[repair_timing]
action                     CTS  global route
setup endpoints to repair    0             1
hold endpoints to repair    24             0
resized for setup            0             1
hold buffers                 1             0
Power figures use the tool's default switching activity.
### src/rtl/psram_pkg.sv
// Shared types and default timing for the asynchronous PSRAM arbiter.
package psram_pkg;

  localparam int unsigned DATA_W          = 16;
  localparam int unsigned TMR_W           = 8;
  localparam int unsigned RUN_W           = 8;

  localparam int unsigned DEF_ADDR_W      = 23;
  localparam int unsigned DEF_RD_CYCLES   = 4;
  localparam int unsigned DEF_WR_CYCLES   = 4;
  localparam int unsigned DEF_TURN_CYCLES = 1;
  localparam int unsigned DEF_A_MAX_RUN   = 8;

  typedef enum logic [1:0] {
    IDLE = 2'd0,
    RD   = 2'd1,
    WR   = 2'd2,
    TURN = 2'd3
  } state_t;

  typedef enum logic {
    OWN_A = 1'b0,
    OWN_B = 1'b1
  } owner_t;

endpackage

### src/rtl/mem_cycle_timer.sv
// Loadable down-counter; done_c is high once the loaded count has run out.
module mem_cycle_timer #(
  parameter int unsigned W = 8
) (
  input  logic         clk,
  input  logic         rst_n,
  input  logic         load,
  input  logic [W-1:0] loadVal,
  output logic         done_c
);

  logic [W-1:0] count;

  always_ff @(posedge clk or negedge rst_n) begin
    if (!rst_n) begin
      count <= '0;
    end else if (load) begin
      count <= loadVal;
    end else if (count != '0) begin
      count <= count - W'(1);
    end
  end

  assign done_c = (count == '0);

endmodule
☆ ☆ ☆ ☆
▶ **Exercise brief**
How many lines in the records above hold the string "setup"? Only the number is wanted.

▶ **Answer section**
2